Task item:
The required output is the exact run of lines below that opens at the line with "Clock buffer: 17 / 425 / 0.0439" and closes at the line with "create_clock -name clk -period 2.4".

· · ·

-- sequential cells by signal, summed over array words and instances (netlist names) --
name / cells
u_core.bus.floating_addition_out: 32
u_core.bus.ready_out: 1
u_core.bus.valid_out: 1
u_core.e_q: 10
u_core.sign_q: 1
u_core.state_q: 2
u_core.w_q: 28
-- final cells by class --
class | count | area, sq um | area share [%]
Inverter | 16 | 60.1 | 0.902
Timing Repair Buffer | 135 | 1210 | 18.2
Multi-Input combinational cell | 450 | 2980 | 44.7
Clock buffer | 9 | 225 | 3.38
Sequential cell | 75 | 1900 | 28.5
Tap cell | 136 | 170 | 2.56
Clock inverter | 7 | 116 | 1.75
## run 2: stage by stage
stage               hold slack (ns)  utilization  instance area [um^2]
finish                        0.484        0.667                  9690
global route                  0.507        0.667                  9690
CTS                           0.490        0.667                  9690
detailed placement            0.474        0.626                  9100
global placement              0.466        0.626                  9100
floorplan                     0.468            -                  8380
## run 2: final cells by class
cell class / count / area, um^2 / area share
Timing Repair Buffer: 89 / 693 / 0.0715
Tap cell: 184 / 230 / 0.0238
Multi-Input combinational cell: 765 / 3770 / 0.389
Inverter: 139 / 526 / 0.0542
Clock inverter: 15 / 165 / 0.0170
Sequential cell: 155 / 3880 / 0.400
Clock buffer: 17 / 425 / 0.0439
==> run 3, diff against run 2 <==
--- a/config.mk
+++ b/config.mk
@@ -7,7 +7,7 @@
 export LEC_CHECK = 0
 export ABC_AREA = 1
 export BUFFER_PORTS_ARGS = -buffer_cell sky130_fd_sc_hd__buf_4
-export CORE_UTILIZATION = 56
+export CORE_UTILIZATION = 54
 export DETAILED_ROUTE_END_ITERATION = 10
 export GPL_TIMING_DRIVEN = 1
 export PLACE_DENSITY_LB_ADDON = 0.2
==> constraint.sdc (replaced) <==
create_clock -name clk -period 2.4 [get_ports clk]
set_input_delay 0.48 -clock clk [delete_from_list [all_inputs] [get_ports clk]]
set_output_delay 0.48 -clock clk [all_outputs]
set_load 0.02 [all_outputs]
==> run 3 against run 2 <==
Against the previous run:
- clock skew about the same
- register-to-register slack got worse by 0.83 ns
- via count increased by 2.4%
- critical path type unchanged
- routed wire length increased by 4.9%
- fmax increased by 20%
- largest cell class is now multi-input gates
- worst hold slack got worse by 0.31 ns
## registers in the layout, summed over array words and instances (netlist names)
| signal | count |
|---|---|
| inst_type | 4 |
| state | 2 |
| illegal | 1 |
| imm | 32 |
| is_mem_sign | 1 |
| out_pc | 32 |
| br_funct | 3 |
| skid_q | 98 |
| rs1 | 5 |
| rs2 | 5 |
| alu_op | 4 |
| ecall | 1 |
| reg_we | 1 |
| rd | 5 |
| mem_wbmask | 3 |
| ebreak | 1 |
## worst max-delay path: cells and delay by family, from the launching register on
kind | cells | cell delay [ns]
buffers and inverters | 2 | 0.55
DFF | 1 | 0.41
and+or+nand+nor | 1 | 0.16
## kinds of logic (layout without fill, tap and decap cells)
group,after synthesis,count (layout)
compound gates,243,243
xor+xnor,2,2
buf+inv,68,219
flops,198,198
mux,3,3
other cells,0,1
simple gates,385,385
**config.mk**
```make
export PLATFORM = sky130hd
export DESIGN_NAME = float_to_fixed
export DESIGN_NICKNAME = d
export VERILOG_FILES = /design/src/rtl/float_to_fixed.sv
export SDC_FILE = /design/constraint.sdc
export NUM_CORES = 1
export LEC_CHECK = 0
export ABC_AREA = 1
export ABC_CLOCK_PERIOD_IN_PS = 3580
export BUFFER_PORTS_ARGS = -buffer_cell sky130_fd_sc_hd__buf_2
export CELL_PAD_IN_SITES_DETAIL_PLACEMENT = 0
export CELL_PAD_IN_SITES_GLOBAL_PLACEMENT = 1
export CORE_MARGIN = 5
export CORE_UTILIZATION = 43
export CTS_CLUSTER_SIZE = 25
export DETAILED_ROUTE_END_ITERATION = 8
export GPL_ROUTABILITY_DRIVEN = 0
export PLACE_DENSITY = 0.78
export SLEW_MARGIN = 10
export SYNTH_ARGS = -nofsm -noshare
export SYNTH_HDL_FRONTEND = slang
export SYNTH_SLANG_ARGS = --single-unit
```
**constraint.sdc**
```tcl
create_clock -name clk -period 3.58 [get_ports clk]
set_clock_uncertainty 0.1 [all_clocks]
set_input_delay 0.537 -clock clk [delete_from_list [all_inputs] [get_ports clk]]
set_output_delay 0.537 -clock clk [all_outputs]
set_load 0.005 [all_outputs]
```
**src/rtl/float_to_fixed.sv**
```systemverilog
// float_to_fixed: 3-stage IEEE-754 single to saturating signed fixed-point converter.
// Optional FLOAT_TO_FIXED_RNE_EN selects round-to-nearest-even; the default build truncates toward zero.
module float_to_fixed #(
   parameter int OUT_W  = 16,
   parameter int FRAC_W = 0,
   parameter int CNT_W  = 16
) (
   input  logic             clk,
   input  logic             reset_l,
   input  logic [31:0]      i_signal,
   input  logic             i_valid,
   output logic             i_ready,
   output logic [OUT_W-1:0] o_data,
   output logic             o_valid,
   input  logic             o_ready,
   output logic [CNT_W-1:0] sat_cnt,
   output logic             nan_flag,
   input  logic             clr
);
`ifdef FLOAT_TO_FIXED_RNE_EN
   localparam logic RNE = 1'b1;
`else
   localparam logic RNE = 1'b0;
`endif
   // Shift field: 24-bit significand, up to OUT_W+1 left shifts, integer part sits above bit 25.
   localparam int WW = OUT_W + 26;
   localparam logic signed [9:0] KMAX = 10'(OUT_W - 1);
   localparam logic [OUT_W:0] LIM = {2'b01, {(OUT_W-1){1'b0}}};
   localparam logic [OUT_W-1:0] MAXV = {1'b0, {(OUT_W-1){1'b1}}};
   localparam logic [OUT_W-1:0] MINV = {1'b1, {(OUT_W-1){1'b0}}};
   logic en;
   logic v1_q, s1_q, zero1_q, nan1_q, inf1_q;
   logic [7:0] e1_q;
   logic [23:0] m1_q;
   logic v2_q, s2_q, nan2_q, ovf2_q, g2_q, st2_q;
   logic [OUT_W:0] mag2_q;
   logic ovf2_d, g2_d, st2_d;
   logic [OUT_W:0] mag2_d;
   logic signed [9:0] k;
   logic [WW-1:0] w;
   logic [OUT_W:0] rnd_d;
   logic sat_d;
   logic [OUT_W-1:0] res_d;
   logic o_valid_q, nan_q;
   logic [OUT_W-1:0] o_data_q;
   logic [CNT_W-1:0] sat_cnt_q, sat_cnt_d;
   logic nan_d;
   // The whole pipeline advances only when the output register is empty or being drained.
   assign en = ~o_valid_q | o_ready;
   assign i_ready = en;
   assign o_valid = o_valid_q;
   assign o_data = o_data_q;
   assign sat_cnt = sat_cnt_q;
   assign nan_flag = nan_q;
   // S1: unpack fields and classify the encoding.
   always_ff @(posedge clk or negedge reset_l) begin
      if (!reset_l) begin
         v1_q <= 1'b0;
         s1_q <= 1'b0;
         e1_q <= '0;
         m1_q <= '0;
         zero1_q <= 1'b0;
         nan1_q <= 1'b0;
         inf1_q <= 1'b0;
      end else if (en) begin
         v1_q <= i_valid;
         s1_q <= i_signal[31];
         e1_q <= i_signal[30:23];
         m1_q <= {1'b1, i_signal[22:0]};
         zero1_q <= ~|i_signal[30:23];
         nan1_q <= &i_signal[30:23] & |i_signal[22:0];
         inf1_q <= &i_signal[30:23] & ~|i_signal[22:0];
      end
   end
   // S2 datapath: align significand by scale k, keeping guard and sticky below the integer part.
   always_comb begin
      k = 10'(e1_q) - 10'sd127 + 10'(FRAC_W);
      w = '0;
      mag2_d = '0;
      g2_d = 1'b0;
      st2_d = 1'b0;
      ovf2_d = inf1_q;
      if (!zero1_q && !nan1_q && !inf1_q) begin
         if (k > KMAX) ovf2_d = 1'b1;
         else if (k < -10'sd2) st2_d = 1'b1;
         else begin
            w = WW'(m1_q) << (k + 10'sd2);
            mag2_d = w[WW-1:25];
            g2_d = w[24];
            st2_d = |w[23:0];
         end
      end
   end
   // S2 register.
   always_ff @(posedge clk or negedge reset_l) begin
      if (!reset_l) begin
         v2_q <= 1'b0;
         s2_q <= 1'b0;
         nan2_q <= 1'b0;
         ovf2_q <= 1'b0;
         mag2_q <= '0;
         g2_q <= 1'b0;
         st2_q <= 1'b0;
      end else if (en) begin
         v2_q <= v1_q;
         s2_q <= s1_q;
         nan2_q <= nan1_q;
         ovf2_q <= ovf2_d;
         mag2_q <= mag2_d;
         g2_q <= g2_d;
         st2_q <= st2_d;
      end
   end
   // S3 datapath: round magnitude, saturate, apply sign; update event counter and NaN flag.
   always_comb begin
      rnd_d = mag2_q + (OUT_W+1)'(RNE & g2_q & (st2_q | mag2_q[0]));
      sat_d = ovf2_q | (s2_q ? rnd_d > LIM : rnd_d > LIM - 1'b1);
      res_d = sat_d ? (s2_q ? MINV : MAXV) : (s2_q ? -rnd_d[OUT_W-1:0] : rnd_d[OUT_W-1:0]);
      sat_cnt_d = clr ? '0 : (en & v2_q & sat_d & ~nan2_q & ~&sat_cnt_q) ? sat_cnt_q + CNT_W'(1) : sat_cnt_q;
      nan_d = clr ? 1'b0 : nan_q | (en & v2_q & nan2_q);
   end
   // Output register and status.
   always_ff @(posedge clk or negedge reset_l) begin
      if (!reset_l) begin
         o_valid_q <= 1'b0;
         o_data_q <= '0;
         sat_cnt_q <= '0;
         nan_q <= 1'b0;
      end else begin
         if (en) o_valid_q <= v2_q;
         if (en && v2_q) o_data_q <= res_d;
         sat_cnt_q <= sat_cnt_d;
         nan_q <= nan_d;
      end
   end
endmodule
```
==> results of run 1 <==
[flip-flops by register name, summed over array words and instances (netlist names)]
name / cells
o_valid: 1
ovf2_q: 1
v1_q: 1
s2_q: 1
s1_q: 1
e1_q: 8
nan_flag: 1
sat_cnt: 16
zero1_q: 1
inf1_q: 1
v2_q: 1
nan1_q: 1
nan2_q: 1
m1_q: 24
mag2_q: 17
o_data: 16
[worst max-delay path by stage]
stage,slack [ps],end,cells after the start,start
after floorplan,320,mag2_q[8],22,e1_q[0]
after global placement,510,mag2_q[15],18,e1_q[0]
after detailed placement,440,mag2_q[15],18,e1_q[0]
after CTS,420,mag2_q[15],18,e1_q[1]
after global routing,60,mag2_q[10],18,e1_q[1]
final,400,mag2_q[15],18,e1_q[1]
[metrics by stage]
stage	util, %	power [mW]	setup slack (ps)
6_report	49.30	5.392	400.2
5_1_grt	49.30	5.882	61.39
4_1_cts	49.28	5.394	420.9
3_5_place_dp	47.19	4.426	440.7
3_3_place_gp	47.19	4.415	511.4
2_1_floorplan	-	3.664	324.1
[area by class of cell]
type | instances | share of cell area, %
Clock buffer | 9 | 3.278
Timing Repair Buffer | 83 | 6.574
Sequential cell | 92 | 33.51
Tap cell | 180 | 3.278
Multi-Input combinational cell | 667 | 48.33
Clock inverter | 7 | 0.9470
Inverter | 74 | 4.079
[synthesized netlist by cell type, types with 2 or more instances]
cell / number
buf_6: 9
nand4_2: 3
buf_4: 3
nand4_1: 57
nor3_1: 11
buf_2: 11
nor2_2: 3
a21oi_1: 39
inv_1: 65
nor2_4: 5
o21ai_1: 12
o22ai_1: 3
nand2_1: 230
buf_1: 2
o21a_1: 4
nand3_2: 2
nor2_1: 56
xor2_1: 16
or2_2: 4
dfrtp_1: 92
nor4_1: 8
nand3_1: 146
inv_2: 5
ha_1: 6
nand2_4: 2
nand2_2: 7
clkbuf_1: 18
a31oi_1: 3
o21ai_0: 40
clkinv_1: 3
[power groups by stage]
stage | Sequential (mW) | Combinational [mW] | Clock [mW]
detailed placement | 1.56 | 2.87 | 0
CTS | 1.54 | 2.89 | 0.971
finish | 1.54 | 2.91 | 0.944
floorplan | 1.49 | 2.17 | 0
global route | 1.58 | 3.29 | 1.02
global placement | 1.54 | 2.88 | 0
[cells by family (layout without fill, tap and decap cells)]
logic type | after synthesis | count (layout) | share of synthesized area [%]
AOI/OAI and AO/OA | 109 | 109 | 9.665
and+or+nand+nor | 536 | 536 | 40.71
adders and majority gates | 6 | 6 | 1.221
DFF | 92 | 92 | 37.44
buffers and inverters | 117 | 173 | 8.688
xor gates and xnor gates | 16 | 16 | 2.279
[routing by layer]
metal	share of wire, %	track usage (%)	vias to the layer above
met5	0	0	-
li1	-	-	3078
met3	4.8	3.050	34
met1	48	28.45	2830
met4	2.5	8.130	0
met2	45	33.18	173
[worst max-delay path, stage by stage (launching register included)]
cell	delay, ps
dfrtp_1	440
ha_1	250
or2_2	300
nand2_1	80
inv_1	60
ha_1	200
nand3_1	170
nor2_1	60
nand3_1	80
nand2_1	80
nand2_4	350
nand4_1	210
nand3_1	160
nand3_1	110
nand3_1	130
nand3_1	130
nand2_1	100
nand2_1	50
nand2_1	60
[cells in the final DEF, fill, tap and decap left out, drive strengths merged]
master    synthesis  final
o211a             1      1
a21oi            40     40
clkinv            3      5
clkbuf           18      9
nand4            60     60
inv              71     75
a31oi             3      3
dfrtp            92     92
o21bai            1      1
nor4              8      8
ha                6      6
a22o              1      1
buf              25     83
nor2             64     64
a311oi            1      1
xor2             16     16
o22ai             3      3
nor3             11     11
nand2           239    239
or2               4      4
clkinvlp          0      1
a32o              1      1
and3              1      1
o21ai            52     52
o21a              4      4
a2bb2oi           1      1
nand3           148    148
nor3b             1      1
o221ai            1      1
==> qor.txt, run 1 <==
=====================================================================================
Top cell type by total area after synthesis                                   dfrtp_1
Number of H-tree branching levels                                                   3
I/O pin count                                                                      72
Result of the run                                                        finished clean
Count of placed standard cells in the final layout, fillers left out             1112
Count of final max-slew check failures                                              0
Area added between synthesis and finish                                        11.72%
Shortest period the worst path allows                                         3180 ps
Total number of placement rows                                                     43
Fraction of synthesis flops using an asynchronous set or reset pin             100.0%
Later-pin clock latency in the skew report                                     360 ps
Top achievable clock speed                                                  314.5 MHz
Number of iterations in the first detailed-routing pass                             5
Class of the most critical setup path                                    register to register
Height of the chip                                                           129.6 um
Register clock-pin slew on the reported worst setup and hold paths              70 ps
Number of antenna violations at the first check in global routing                   0
TritonCTS clock tree                                                              yes
Crit share post-route                                                          88.82%
CTS root buffer                                                             clkbuf_16
Count of buffers added by post-CTS timing repair for setup                          0
Hold_ws                                                                      157.4 ps
Layout cells sized above 1                                                     14.27%
Placed Cells                                                                     1096
Kind of start point of the critical path                                     register
Internal portion of total power                                              2.728 mW
Effective utilization at floorplan                                             44.13%
Maximum number of pins on one net before global-route repair                       93
Hpwl dp                                                                      12400 um
Proportion of synthesized chip area in sequential cells                        37.44%
Routed wire per std cell                                                     15.15 um
Post-synth EDFFs                                                                    0
Core area                                                                   13930 um2
Share of the synthesized area in the top cell type                             37.44%
Max-cap violations                                                                  0
Required arrival time at the worst endpoint                                   3780 ps
Post-synthesis sequential element count                                            92
Die width                                                                    129.6 um
Sw Ratio                                                                       49.41%
Post-cts gate resize count                                                          0
Netlist area before placement                                                6150 um2
Fill cell total of the finished layout                                           1494
Total cell area at the placement stage                                       6576 um2
# port buffers                                                                     71
Final routed DRC violation total                                                    0
Max FO, Critical Path                                                              46
Global-route wire length before repair                                       28610 um
Number of sinks handled by clock tree synthesis                                    92
Yosys cell types                                                                   41
Reg2reg setup slack                                                            400 ps
Maximum vdd ir drop                                                         0.3071 mV
Diodes inserted                                                                     0
Worst r2r src                                                                 e1_q[1]
Transition time at the pin with the least slew margin                        820.4 ps
Total Die Area                                                              16790 um2
Number of global-route vias before repair                                        5873
Post-Layout Inst Area                                                        6870 um2
Via count of the routed design                                                   6115
Mean number of vias per cell                                                    5.499
Maximum root-to-sink buffer count                                                   2
Ratio of total power to cell area                                        784.9 nW/um2
Count of routing violations after the opening detailed-route iteration            532
Normalized max-slew margin                                                     45.30%
Number of buffers inserted by hold repair at cts                                    0
Reported net switching power                                                 2.664 mW
Synth Net Count                                                                   919
Setup total negative slack                                                       0 ps
Number of buffers added by the clock tree synthesis step                            9
Hold/Removal Path Class                                                  primary input to async pin
Arrival time of data at the critical path endpoint                            3380 ps
GR Overflow Total                                                                   0
Unrepaired setup endpoints after global routing                                    no
Combinational share of power                                                    54.0%
Wirelength, routed                                                           16840 um
Number of nets with antenna violations after routing                                0
Post-layout nets                                                                  970
Post-synthesis instance total                                                     876
Multi-input gate area in the final layout                                    3321 um2
Type of element capturing the critical path                                  register
Reg area                                                                     2302 um2
Final setup violation count                                                         0
Ys flop type                                                                  dfrtp_1
Static Leakage                                                               3.305 nW
Overall track demand over capacity in global routing                           20.76%
Warnings from Yosys                                                                 0
Post-synthesis area per instance                                            7.020 um2
Depth of the worst register-to-register path                                       18
Final Hold Vio Count                                                                0
Sequential Power Share                                                          28.5%
Clock share of power                                                            17.5%
Crit Reg-Reg Endpoint                                                      mag2_q[15]
Area contributors post-synth                                             dfrtp_1, nand2_1, nand3_1
=====================================================================================
No activity file was read; power rests on OpenSTA's default activity.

· · ·

Exercise answer:
Clock buffer: 17 / 425 / 0.0439
==> run 3, diff against run 2 <==
--- a/config.mk
+++ b/config.mk
@@ -7,7 +7,7 @@
 export LEC_CHECK = 0
 export ABC_AREA = 1
 export BUFFER_PORTS_ARGS = -buffer_cell sky130_fd_sc_hd__buf_4
-export CORE_UTILIZATION = 56
+export CORE_UTILIZATION = 54
 export DETAILED_ROUTE_END_ITERATION = 10
 export GPL_TIMING_DRIVEN = 1
 export PLACE_DENSITY_LB_ADDON = 0.2
==> constraint.sdc (replaced) <==
create_clock -name clk -period 2.4 [get_ports clk]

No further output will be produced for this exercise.